Find and copy the lines in the records beneath this task that contain the word "constraint".

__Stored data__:
= = = =

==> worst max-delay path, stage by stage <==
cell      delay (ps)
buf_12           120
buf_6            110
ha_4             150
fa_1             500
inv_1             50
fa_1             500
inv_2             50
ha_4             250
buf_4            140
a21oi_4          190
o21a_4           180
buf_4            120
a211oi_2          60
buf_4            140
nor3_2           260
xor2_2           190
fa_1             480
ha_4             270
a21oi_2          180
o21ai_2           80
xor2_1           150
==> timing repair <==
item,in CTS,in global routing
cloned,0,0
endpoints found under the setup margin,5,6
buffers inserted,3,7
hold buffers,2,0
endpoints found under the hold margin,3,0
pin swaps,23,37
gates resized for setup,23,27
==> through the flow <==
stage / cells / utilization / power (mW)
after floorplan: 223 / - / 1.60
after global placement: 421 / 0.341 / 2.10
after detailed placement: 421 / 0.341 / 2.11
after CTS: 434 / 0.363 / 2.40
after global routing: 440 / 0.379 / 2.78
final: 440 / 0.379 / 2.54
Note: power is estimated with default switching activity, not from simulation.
`config.mk`:
```
export PLATFORM = sky130hd
export DESIGN_NAME = websocket_rx_frame_parser_unit
export DESIGN_NICKNAME = d
export VERILOG_FILES = /design/src/hdl/wsrx_pkg.sv /design/src/hdl/websocket_rx_frame_parser_unit.sv
export VERILOG_INCLUDE_DIRS = /design/src /design/src/hdl
export SDC_FILE = /design/constraint.sdc
export NUM_CORES = 1
export LEC_CHECK = 0
export CELL_PAD_IN_SITES_DETAIL_PLACEMENT = 1
export CELL_PAD_IN_SITES_GLOBAL_PLACEMENT = 1
export CORE_UTILIZATION = 36
export CTS_BUF_LIST = sky130_fd_sc_hd__clkbuf_16
export DETAILED_ROUTE_END_ITERATION = 16
export DONT_BUFFER_PORTS = 1
export GPL_TIMING_DRIVEN = 0
export PLACE_DENSITY_LB_ADDON = 0.2
export SLEW_MARGIN = 20
export SYNTH_ARGS = -nofsm -noshare
export SYNTH_HDL_FRONTEND = slang
export SYNTH_SLANG_ARGS = --single-unit
```
`constraint.sdc`:
```
create_clock -name i_clk -period 5.8 [get_ports i_clk]
set_input_delay 1.16 -clock i_clk [delete_from_list [all_inputs] [get_ports i_clk]]
set_output_delay 1.16 -clock i_clk [all_outputs]
set_load 0.02 [all_outputs]
```
`src/hdl/websocket_rx_frame_parser_unit_assert.svh`:
```
// Assertion helpers for the frame parser.
// Both macros use an active-low reset in disable iff.
`ifndef WEBSOCKET_RX_FRAME_PARSER_UNIT_ASSERT_SVH
`define WEBSOCKET_RX_FRAME_PARSER_UNIT_ASSERT_SVH

// Same-cycle implication.
`define WSRX_ASSERT_NOW(label, clk, rst_n, ante, cons) \
    label: assert property (@(posedge clk) disable iff (!(rst_n)) (ante) |-> (cons)) \
        else $error("wsrx assertion failed");

// Next-cycle implication.
`define WSRX_ASSERT_NEXT(label, clk, rst_n, ante, cons) \
    label: assert property (@(posedge clk) disable iff (!(rst_n)) (ante) |=> (cons)) \
        else $error("wsrx assertion failed");

`endif

```
`src/hdl/wsrx_pkg.sv`:
```
package wsrx_pkg;

    // parser phase, one-hot
    typedef enum logic [4:0] {
        PH_HDR0    = 5'b00001,
        PH_HDR1    = 5'b00010,
        PH_EXTLEN  = 5'b00100,
        PH_MASK    = 5'b01000,
        PH_PAYLOAD = 5'b10000
    } t_phase;

    // result kinds
    localparam logic [1:0] KIND_PAYLOAD = 2'd0;
    localparam logic [1:0] KIND_EMPTY   = 2'd1;
    localparam logic [1:0] KIND_ERROR   = 2'd2;

    // error codes
    localparam logic [1:0] ERR_FRAGMENTED = 2'd0;
    localparam logic [1:0] ERR_CLOSE      = 2'd1;
    localparam logic [1:0] ERR_OPCODE     = 2'd2;
    localparam logic [1:0] ERR_TOO_LONG   = 2'd3;

    // opcodes
    localparam logic [3:0] OP_TEXT   = 4'h1;
    localparam logic [3:0] OP_BINARY = 4'h2;
    localparam logic [3:0] OP_CLOSE  = 4'h8;

    // 7-bit length escapes
    localparam logic [6:0] LEN_EXT16 = 7'd126;
    localparam logic [6:0] LEN_EXT64 = 7'd127;

    // header byte counts
    localparam logic [3:0] CNT_EXT16 = 4'd2;
    localparam logic [3:0] CNT_EXT64 = 4'd8;
    localparam logic [3:0] CNT_MASK  = 4'd4;

    localparam logic [31:0] MAX_PAYLOAD_RST = 32'd16384;

endpackage

```
`src/hdl/websocket_rx_frame_parser_unit.sv`:
```
// Latency: a result word is registered at the edge that accepts the causing byte and
//   shows on the outputs in the following cycle.
// Throughput: one byte per cycle; header parse and unmask are combinational logic
//   feeding the result register, so input stalls only while a held result is stalled.
// Reset: i_rst_n synchronous, active low; parser back to first header byte, error lock
//   cleared, max length limit r_max_len back to 16384.
`include "websocket_rx_frame_parser_unit_assert.svh"

module websocket_rx_frame_parser_unit
    import wsrx_pkg::*;
(
    input  logic        i_clk,
    input  logic        i_rst_n,
    // config
    input  logic        i_cfg_wr_en,
    input  logic [31:0] i_cfg_wr_data,
    // byte stream in
    input  logic        i_rx_valid,
    output logic        o_rx_stall,
    input  logic [7:0]  i_rx_byte,
    // result words out
    output logic        o_res_valid,
    input  logic        i_res_stall,
    output logic [1:0]  o_kind,
    output logic [7:0]  o_payload_byte,
    output logic        o_is_text,
    output logic        o_last_of_frame,
    output logic [1:0]  o_error_code
);

    // ------------------------------------------------------------------
    // Parser state
    // ------------------------------------------------------------------
    logic [31:0] r_max_len;
    t_phase      r_phase,     n_phase;
    logic [3:0]  r_hdr_cnt,   n_hdr_cnt;
    // Extended length is held as its low 32 bits plus a sticky flag that
    // records any nonzero byte shifted out above bit 31.
    logic [31:0] r_len_acc,   n_len_acc;
    logic        r_len_ovf,   n_len_ovf;
    logic [31:0] r_remaining, n_remaining;
    logic [31:0] r_mask_key,  n_mask_key;
    logic [1:0]  r_mask_pos,  n_mask_pos;
    logic        r_masked,    n_masked;
    logic        r_text,      n_text;
    logic        r_err,       n_err;

    // result register
    logic        r_res_valid;
    logic [1:0]  r_kind;
    logic [7:0]  r_payload_byte;
    logic        r_is_text;
    logic        r_last;
    logic [1:0]  r_err_code;

    // result produced by the current byte
    logic        res_v;
    logic [1:0]  res_kind;
    logic [7:0]  res_byte;
    logic        res_text;
    logic        res_last;
    logic [1:0]  res_code;

    logic        rx_fire;
    logic        res_load;

    // The result register can take a new word when empty or when its word
    // leaves this cycle; the input follows the same condition.
    assign res_load   = !r_res_valid || !i_res_stall;
    assign o_rx_stall = !res_load;
    assign rx_fire    = i_rx_valid && res_load;

    // ------------------------------------------------------------------
    // Per-byte parse step
    // ------------------------------------------------------------------
    logic        fin;       // length complete, run max check
    logic [31:0] fin_len;
    logic        fin_ovf;
    logic        start;     // header complete, enter payload or emit empty
    logic [31:0] rem_dec;
    logic [7:0]  key_byte;

    always_comb begin
        n_phase     = r_phase;
        n_hdr_cnt   = r_hdr_cnt;
        n_len_acc   = r_len_acc;
        n_len_ovf   = r_len_ovf;
        n_remaining = r_remaining;
        n_mask_key  = r_mask_key;
        n_mask_pos  = r_mask_pos;
        n_masked    = r_masked;
        n_text      = r_text;
        n_err       = r_err;
        res_v       = 1'b0;
        res_kind    = KIND_PAYLOAD;
        res_byte    = 8'd0;
        res_text    = 1'b0;
        res_last    = 1'b0;
        res_code    = ERR_FRAGMENTED;
        fin         = 1'b0;
        fin_len     = 32'd0;
        fin_ovf     = 1'b0;
        start       = 1'b0;
        rem_dec     = r_remaining - 32'd1;

        case (r_mask_pos)
            2'd0:    key_byte = r_mask_key[31:24];
            2'd1:    key_byte = r_mask_key[23:16];
            2'd2:    key_byte = r_mask_key[15:8];
            default: key_byte = r_mask_key[7:0];
        endcase

        if (rx_fire && !r_err) begin
            case (r_phase)
                PH_HDR1: begin
                    n_masked  = i_rx_byte[7];
                    n_len_acc = 32'd0;
                    n_len_ovf = 1'b0;
                    if (i_rx_byte[6:0] == LEN_EXT16) begin
                        n_phase   = PH_EXTLEN;
                        n_hdr_cnt = CNT_EXT16;
                    end else if (i_rx_byte[6:0] == LEN_EXT64) begin
                        n_phase   = PH_EXTLEN;
                        n_hdr_cnt = CNT_EXT64;
                    end else begin
                        n_len_acc = {25'd0, i_rx_byte[6:0]};
                        fin       = 1'b1;
                        fin_len   = {25'd0, i_rx_byte[6:0]};
                    end
                end
                PH_EXTLEN: begin
                    n_len_ovf = r_len_ovf || (r_len_acc[31:24] != 8'd0);
                    n_len_acc = {r_len_acc[23:0], i_rx_byte};
                    n_hdr_cnt = r_hdr_cnt - 4'd1;
                    if (n_hdr_cnt == 4'd0) begin
                        fin     = 1'b1;
                        fin_len = n_len_acc;
                        fin_ovf = n_len_ovf;
                    end
                end
                PH_MASK: begin
                    n_mask_key = {r_mask_key[23:0], i_rx_byte};
                    n_hdr_cnt  = r_hdr_cnt - 4'd1;
                    if (n_hdr_cnt == 4'd0) begin
                        start = 1'b1;
                    end
                end
                PH_PAYLOAD: begin
                    n_mask_pos  = r_mask_pos + 2'd1;
                    n_remaining = rem_dec;
                    if (rem_dec == 32'd0) begin
                        n_phase = PH_HDR0;
                    end
                    res_v    = 1'b1;
                    res_kind = KIND_PAYLOAD;
                    res_byte = i_rx_byte ^ key_byte;
                    res_text = r_text;
                    res_last = (rem_dec == 32'd0);
                end
                default: begin
                    // first header byte; unused codes land here too
                    if (!i_rx_byte[7]) begin
                        n_err    = 1'b1;
                        n_phase  = PH_HDR0;
                        res_v    = 1'b1;
                        res_kind = KIND_ERROR;
                        res_code = ERR_FRAGMENTED;
                    end else if (i_rx_byte[3:0] == OP_TEXT || i_rx_byte[3:0] == OP_BINARY) begin
                        n_text      = (i_rx_byte[3:0] == OP_TEXT);
                        n_masked    = 1'b0;
                        n_mask_key  = 32'd0;
                        n_mask_pos  = 2'd0;
                        n_hdr_cnt   = 4'd0;
                        n_len_acc   = 32'd0;
                        n_len_ovf   = 1'b0;
                        n_remaining = 32'd0;
                        n_phase     = PH_HDR1;
                    end else begin
                        n_err    = 1'b1;
                        n_phase  = PH_HDR0;
                        res_v    = 1'b1;
                        res_kind = KIND_ERROR;
                        res_code = (i_rx_byte[3:0] == OP_CLOSE) ? ERR_CLOSE : ERR_OPCODE;
                    end
                end
            endcase

            // length check against the live maximum
            if (fin) begin
                if (fin_ovf || (fin_len > r_max_len)) begin
                    n_err    = 1'b1;
                    n_phase  = PH_HDR0;
                    res_v    = 1'b1;
                    res_kind = KIND_ERROR;
                    res_code = ERR_TOO_LONG;
                end else begin
                    n_remaining = fin_len;
                    if (n_masked) begin
                        n_phase   = PH_MASK;
                        n_hdr_cnt = CNT_MASK;
                    end else begin
                        start = 1'b1;
                    end
                end
            end

            // header done: zero length gives a single empty-frame word
            if (start) begin
                n_mask_pos = 2'd0;
                if (n_remaining == 32'd0) begin
                    n_phase  = PH_HDR0;
                    res_v    = 1'b1;
                    res_kind = KIND_EMPTY;
                    res_text = r_text;
                    res_last = 1'b1;
                end else begin
                    n_phase = PH_PAYLOAD;
                end
            end
        end
    end

    // ------------------------------------------------------------------
    // Registers
    // ------------------------------------------------------------------
    always_ff @(posedge i_clk) begin
        if (!i_rst_n) begin
            r_max_len   <= MAX_PAYLOAD_RST;
            r_phase     <= PH_HDR0;
            r_hdr_cnt   <= 4'd0;
            r_len_acc   <= 32'd0;
            r_len_ovf   <= 1'b0;
            r_remaining <= 32'd0;
            r_mask_key  <= 32'd0;
            r_mask_pos  <= 2'd0;
            r_masked    <= 1'b0;
            r_text      <= 1'b0;
            r_err       <= 1'b0;
            r_res_valid <= 1'b0;
        end else begin
            if (i_cfg_wr_en) begin
                r_max_len <= i_cfg_wr_data;
            end
            r_phase     <= n_phase;
            r_hdr_cnt   <= n_hdr_cnt;
            r_len_acc   <= n_len_acc;
            r_len_ovf   <= n_len_ovf;
            r_remaining <= n_remaining;
            r_mask_key  <= n_mask_key;
            r_mask_pos  <= n_mask_pos;
            r_masked    <= n_masked;
            r_text      <= n_text;
            r_err       <= n_err;
            if (res_load) begin
                r_res_valid <= res_v;
            end
        end
    end

    // result payload, no reset
    always_ff @(posedge i_clk) begin
        if (res_load && res_v) begin
            r_kind         <= res_kind;
            r_payload_byte <= res_byte;
            r_is_text      <= res_text;
            r_last         <= res_last;
            r_err_code     <= res_code;
        end
    end

    assign o_res_valid     = r_res_valid;
    assign o_kind          = r_kind;
    assign o_payload_byte  = r_payload_byte;
    assign o_is_text       = r_is_text;
    assign o_last_of_frame = r_last;
    assign o_error_code    = r_err_code;

    // ------------------------------------------------------------------
    // Assertions
    // ------------------------------------------------------------------
    `WSRX_ASSERT_NEXT(a_err_sticky, i_clk, i_rst_n, r_err, r_err)
    `WSRX_ASSERT_NEXT(a_no_word_after_lock, i_clk, i_rst_n,
        r_err && !(r_res_valid && i_res_stall), !r_res_valid)
    `WSRX_ASSERT_NOW(a_error_word_locks, i_clk, i_rst_n,
        r_res_valid && r_kind == KIND_ERROR, r_err)
    `WSRX_ASSERT_NOW(a_payload_nonzero, i_clk, i_rst_n,
        r_phase == PH_PAYLOAD, r_remaining != 32'd0)
    `WSRX_ASSERT_NOW(a_extlen_count, i_clk, i_rst_n,
        r_phase == PH_EXTLEN, r_hdr_cnt != 4'd0 && r_hdr_cnt <= CNT_EXT64)

endmodule

```
==> out/results.ini <==
[timing]
finalCritPeriodShare_pct = 96.5
period_needed_ns = 5.60
max_slew.worst_pin.slew_ns = 1.18
finalSetupViolCount = 0
clock_skew_ns = 0.0136
tns_ns = 0
relSlewSlack_pct = 19.9
clock.fmax_mhz = 179
final-hold-violation-count = 0
setup_slack_ns = 0.202
slew_violations = 0
hold_ws_ns = 0.458

[drt]
postRouteAntennaNets = 0
drt-initial-drc-count = 780
wl_per_cell_um = 22.9
drc = 0
drt_pass1_iterations = 5
wl_um = 36100
vias_per_cell = 5.95
num_vias = 9382

[setup_path]
crit_path_end_kind = flop
ff2ff_path_depth = 19
crit_start = i_rx_byte[4]
arrival_ns = 5.76
critical_path.max_fanout = 14
crit_type = input port to flop
r2r-end = o_payload_byte[5]$_SDFFCE_PN0P_
rr_startpoint = r_hdr_cnt[1]$_SDFFE_PN0P_
cp-endpoint = o_payload_byte[5]$_SDFFCE_PN0P_
required_ns = 5.97
reg2reg_setup_slack_ns = 0.30
startpoint_type = input port

[cts]
clock_latency_ns = 0.45
cts_buffers = 17
clk_path_buf_depth = 2
htreeDepth = 4
clockRootBuffer = clkbuf_16
clk_pin_slew_ns = 0.07
cts.sinks = 158
cts_tree = yes

[placement]
hpwlAfterDp_um = 26600
port_buffers = 0
place.gp.congestion = 0.934
pre_cts_slack_ns = -1.09
placed_area_um2 = 9910

[synth]
ys.flop_type = dfxtp_1
synth.area.top_cells = dfxtp_1 30%, a21oi_1 6.1%, ha_1 5.3%
synth-edff-count = 14
synthCells = 1209
yosysSeqAreaShare_pct = 34.8
ys_ff_latch = 158
syn_area_um2 = 9490
yosys.area.top_type = dfxtp_1
yosysWarnings = 0
synthArstFlopShare_pct = 0
netlist.area_leader.share_pct = 30.4
ys_types = 81
synth.net_count = 1294
avgSynthCellArea_um2 = 7.85

[floorplan]
core-area_um2 = 26000
die_h_um = 164
die-area_um2 = 27000
row_count = 59
start_util_pct = 36.5
io_pins = 61
die-width_um = 164

[cells_and_area]
ff_latch_area_um2 = 3300
area_growth_pct = 11.7
drive_gt1_share_pct = 7.56
n_antenna_cell = 0
multi_input_area_um2 = 5610
layout.cells.most_common_list = 143 x dfxtp_1, 132 x nor2_1, 123 x nand2_1, 115 x a21oi_1, 70 x clkbuf_1
nNetsFinal = 1315
fillCellCount = 3173
utilization_pct = 40.8
final_common_cell = dfxtp_1
fin_area_um2 = 10600

[global_routing]
grt-ovfl-total = 0
grt_antenna_before_repair = 0
grt_max_degree = 19
track_usage_pct = 27.4
grt_pass1_wl_um = 55700
grt_pass1_vias = 9516

[power]
pwr-share-clk_pct = 44.6
p_sw_share_pct = 31.4
p_sw_uw = 825
power_leakage_uw = 0.00391
pwr-share-seq_pct = 43.9
power.density_nw_per_um2 = 248
p_int_uw = 1800
power_frac_comb_pct = 11.5
max-vdd-ir-drop_mv = 0.160

[min_path]
hp-start = r_len_ovf$_SDFFE_PN0P_
hp-class = flop to flop

[status]
run_status = finished, final reports clean

[job]
cap_viol_max_count = 0

cell families after synthesis:
logic type               share of synthesized area (%)
adder cells (fa/ha/maj)                           5.27
AND/OR/NAND/NOR                                   26.6
buffers and inverters                             6.63
flip-flops                                        34.8
multiplexers                                      3.72
AO/OA/AOI/OAI                                     21.1
XOR/XNOR                                          1.85
timing repair:
item | CTS | global route
resized for setup | 11 | 7
pin swaps | 0 | 3
gates cloned | 0 | 0
setup buffers | 1 | 2
hold buffers | 0 | 0
setup endpoints to repair | 58 | 35
power groups by stage:
stage	sequential, µW	combinational [µW]	clock (µW)
final	1150	302	1170
after global routing	1160	328	1220
after CTS	1150	297	1180
after detailed placement	1180	288	0
after global placement	1180	283	0
after floorplan	1170	201	0
layout make-up:
type | count | area share (%)
multi-input combinational | 901 | 53.0
inverter | 46 | 1.63
clock buffer | 17 | 4.01
tap | 335 | 3.95
clock inverter | 15 | 1.59
timing repair buffer | 3 | 0.330
sequential | 158 | 31.2
buffer | 103 | 4.34
stage by stage:
stage	cells	total power, µW
floorplan	1209	1370
global placement	1544	1460
detailed placement	1544	1470
CTS	1576	2630
global route	1578	2710
finish	1578	2630
worst min-delay path by stage:
stage	to	depth (start not counted)
after floorplan	r_len_acc[26]$_SDFFE_PN0P_	2
after global placement	r_len_acc[30]$_SDFFE_PN0P_	2
after detailed placement	r_len_acc[31]$_SDFFE_PN0P_	2
after CTS	r_len_ovf$_SDFFE_PN0P_	2
after global routing	r_len_ovf$_SDFFE_PN0P_	2
final	r_len_ovf$_SDFFE_PN0P_	2
state kept, by name (all words and copies together), names as in the netlist:
signal / count
o_error_code: 2
o_is_text: 1
o_kind: 2
o_last_of_frame: 1
o_payload_byte: 8
o_res_valid: 1
r_err: 1
r_hdr_cnt: 4
r_len_acc: 32
r_len_ovf: 1
r_mask_key: 32
r_mask_pos: 2
r_masked: 1
r_max_len: 32
r_phase: 5
r_remaining: 32
r_text: 1
per-layer routing:
| layer | wire, µm | GRT usage [%] | vias up | share of wire, % |
|---|---|---|---|---|
| li1 | - | - | 4423 | - |
| met1 | 16600 | 36.0 | 4616 | 46 |
| met2 | 16700 | 44.8 | 275 | 46 |
| met3 | 1780 | 4.95 | 68 | 4.9 |
| met4 | 973 | 9.60 | 0 | 2.7 |
| met5 | 0 | 0 | - | 0 |
critical path: stages:
cell,delay (ns)
clkbuf_2,0.28
nand2_1,0.10
nor2_1,0.28
or2_1,0.17
buf_6,0.12
nand2_1,0.22
and2_1,0.26
ha_1,0.32
nand4_1,0.19
nor4_4,0.43
nand2_1,0.09
a21boi_0,0.23
or4_1,0.52
buf_2,0.18
or3_1,0.38
a21oi_2,0.19
nand4_2,0.24
nand3b_1,0.22
buf_12,0.16
cells in the mapped netlist (6+ instances only):
library cell	count
nor3_1	25
a31oi_1	13
dfxtp_1	144
nand2_1	123
o211ai_1	13
ha_1	40
and2_1	39
mux2i_1	33
nand3_1	50
o21a_1	8
or4_1	13
xor2_1	6
inv_1	46
edfxtp_1	14
o21ai_0	46
a221oi_1	8
buf_2	17
nand3b_1	7
nand4_1	19
or3_1	12
nor4_1	31
a222oi_1	8
a21oi_1	115
nor2_1	132
clkbuf_1	77
xnor2_1	14
a22oi_1	34
a211oi_1	10
Note: power is estimated with default switching activity, not from simulation.
--- config.mk ---
export PLATFORM = sky130hd
export DESIGN_NAME = dclc_front
export DESIGN_NICKNAME = d
export VERILOG_FILES = /design/src/rtl/dclc_pkg.sv /design/src/rtl/dclc_front.sv
export SDC_FILE = /design/constraint.sdc
export NUM_CORES = 1
export LEC_CHECK = 0
export ABC_CLOCK_PERIOD_IN_PS = 6000
export BUFFER_PORTS_ARGS = -buffer_cell sky130_fd_sc_hd__buf_2
export CAP_MARGIN = 0
export CORE_MARGIN = 5
export CORE_UTILIZATION = 33
export CTS_BUF_LIST = sky130_fd_sc_hd__clkbuf_4 sky130_fd_sc_hd__clkbuf_8 sky130_fd_sc_hd__clkbuf_16
export DETAILED_ROUTE_END_ITERATION = 12
export GPL_ROUTABILITY_DRIVEN = 1
export PLACE_DENSITY = 0.62
export SYNTH_ARGS = -nofsm -noshare
export SYNTH_HDL_FRONTEND = slang
export SYNTH_SLANG_ARGS = --single-unit
--- constraint.sdc ---
create_clock -name clock -period 6 [get_ports clock]
set_input_delay 1.2 -clock clock [delete_from_list [all_inputs] [get_ports clock]]
set_output_delay 1.2 -clock clock [all_outputs]
set_load 0.02 [all_outputs]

= = = =

__Response box__:
export SDC_FILE = /design/constraint.sdc
`constraint.sdc`:
export SDC_FILE = /design/constraint.sdc
--- constraint.sdc ---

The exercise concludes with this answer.